Podría poner muchos ejemplos de montajes originales y de gran impacto. Las cofradías, pese a las críticas de muchos en el pasado y de algunos en el presente, conservan el gusto por el boato y las formas. ¡Menos mal! Sin entrar en comparaciones, quiero destacar el montaje de la Archicofradía de los Dolores de San Juan al Cristo de la Redención por su extraordinaria belleza y por su alto simbolismo. No cabe duda de que la archicofradía tiene un sello especial que ha ido desarrollando a lo largo de los años desde aquel, no tan cercano, 1978.
Existe en el barroco un lujo contenido, una manera de refrenar el mensaje que se llama majestad, 'maiestas'. La capilla quedó cubierta con un paño a modo de dosel para que rodeara al cordero inocente. En el centro de ese velo, paralelo al del templo, destacaba el sagrario con el sacramento, refulgente la plata, y punto donde se concentra el misterio.
Los altos blandones crean un rectángulo severo y solemne. En el centro justo del espacio, en el lugar de la armonía de las esferas y de la conjunción de los tiempos, el Crucificado, delante del sagrario el Dios-Hombre hecho belleza sublime en el tránsito de la muerte aceptada, el buen morir de los tratadistas.
La cruz, bandera de redención, elevada sobre el monte. Se recupera una representación clásica que tiene su origen en la voluntad de verismo, de verdad. El monte de corcho se encuentra en añejas fotografías, pero es necesario ir más allá, hay que analizar el valor simbólico que mi querido Rafael de las Peñas ha plasmado en el equilibrio de una naturaleza agreste y hostil como lo fue el sacrificio del Justo.
No se podía ejecutar ni enterrar a nadie dentro de las murallas de Jerusalén. Por eso, el lugar de la infamia estaba fuera, no lejos, próximo al camino frecuentado por donde los que pasaban venían obligados a mirar a las víctimas que la justicia castigaba con la muerte más deleznable. El lugar era un monte que en arameo, griego y latín se llama de la Calavera, por recordarla uno de sus lados.

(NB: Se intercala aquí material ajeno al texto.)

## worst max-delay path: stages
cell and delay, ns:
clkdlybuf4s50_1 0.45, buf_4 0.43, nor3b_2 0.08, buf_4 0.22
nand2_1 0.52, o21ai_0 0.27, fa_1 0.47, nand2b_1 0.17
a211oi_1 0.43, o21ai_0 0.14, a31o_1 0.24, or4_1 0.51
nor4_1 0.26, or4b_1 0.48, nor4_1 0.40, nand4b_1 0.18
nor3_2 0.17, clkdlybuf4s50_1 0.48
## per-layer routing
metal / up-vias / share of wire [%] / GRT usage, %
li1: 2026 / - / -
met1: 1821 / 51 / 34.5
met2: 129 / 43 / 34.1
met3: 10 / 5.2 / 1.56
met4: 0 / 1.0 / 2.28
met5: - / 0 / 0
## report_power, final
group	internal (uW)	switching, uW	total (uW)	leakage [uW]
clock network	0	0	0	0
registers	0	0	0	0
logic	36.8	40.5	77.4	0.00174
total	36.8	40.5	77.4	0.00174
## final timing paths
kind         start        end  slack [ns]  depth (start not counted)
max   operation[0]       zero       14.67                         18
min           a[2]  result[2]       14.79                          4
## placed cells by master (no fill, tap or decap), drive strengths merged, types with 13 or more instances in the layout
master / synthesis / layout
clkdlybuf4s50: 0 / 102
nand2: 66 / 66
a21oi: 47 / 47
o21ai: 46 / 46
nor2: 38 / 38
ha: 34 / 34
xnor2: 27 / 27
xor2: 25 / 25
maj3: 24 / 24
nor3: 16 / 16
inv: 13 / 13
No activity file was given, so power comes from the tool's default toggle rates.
--- ./config.mk ---
export PLATFORM = sky130hd
export DESIGN_NAME = controller
export DESIGN_NICKNAME = controller
export VERILOG_FILES = /design/flow/design.v
export SDC_FILE = /design/flow/constraint.sdc
export NUM_CORES = 4
export LEC_CHECK = 1
export CORE_AREA = 10 10 70 70
export DIE_AREA = 0 0 80 80
--- ./constraint.sdc ---
current_design controller

set clk_period 2.1
set clk_io_pct 0.2

create_clock -name clk0 -period $clk_period

set non_clock_inputs [all_inputs -no_clocks]
set_input_delay [expr $clk_period * $clk_io_pct] -clock clk0 $non_clock_inputs
set_output_delay [expr $clk_period * $clk_io_pct] -clock clk0 [all_outputs]
--- ./design.v ---
module aluControl(operation,
						aluOp,
						funct3,
						funct7
						);
	output [3:0] operation;
	input [1:0] aluOp;
	input [6:0] funct7;
	input [2:0] funct3;
	reg [3:0] operation;
	always @(aluOp or funct7 or funct3)
		case(aluOp)
			2'b00: operation = 4'b0010;  
			2'b01: operation = 4'b0110;  
			2'b10: casex(funct7)
							7'b0000000: casex(funct3)
												3'b000: operation = 4'b0010;  
												3'b010: operation = 4'b0110;  
												3'b110: operation = 4'b0001;  
												3'b111: operation = 4'b0000;  
												default: operation = 4'bxxxx;
											endcase
							7'b0100000: operation = 4'b0110;  
							default: operation = 4'bxxxx;	 
					endcase
			2'b11: casex(funct3)
						3'b000: operation = 4'b0010;  
						3'b110: operation = 4'b0001;  
						3'b111: operation = 4'b0000;  
						default: operation = 4'bxxxx;
					 endcase
			default: operation = 4'bxxxx;
		endcase
endmodule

Hoy el lugar lo ocupa el templo del Santo Sepulcro, pues la tumba de Jesús estaba muy cerca del lugar. La recreación del monte tiene la belleza de los montajes de los autos sacramentales. No falta la espiga del pan eucarístico ni las uvas de la sangre. Tampoco, la calavera. ¿De quién es? Según la tradición los hijos de Adán fueron al lugar en el que varó el Arca de la Alianza y recuperaron la calavera del primer hombre, del que pecó. La enterraron en este monte y el nuevo Adán, el que da la vida y el perdón, fue clavado en una cruz sobre ella. El símbolo es perfecto en su circularidad. Pasar de la muerte a la vida por el estrecho pasadizo de la muerte en cruz.
No falta la flor, el iris que dulcifica tanto dolor, el iris del trono que recibe las gotas de sangre. Nada falta, nada sobra, es el equilibrio, es la perfección. Las irregularidades del terreno, por paradoja, forman un tratado lógico, hecho de razones de fe y de emoción.
En su joyel, tras el límpido cristal de su pureza inmaculada, la Virgen de los Dolores.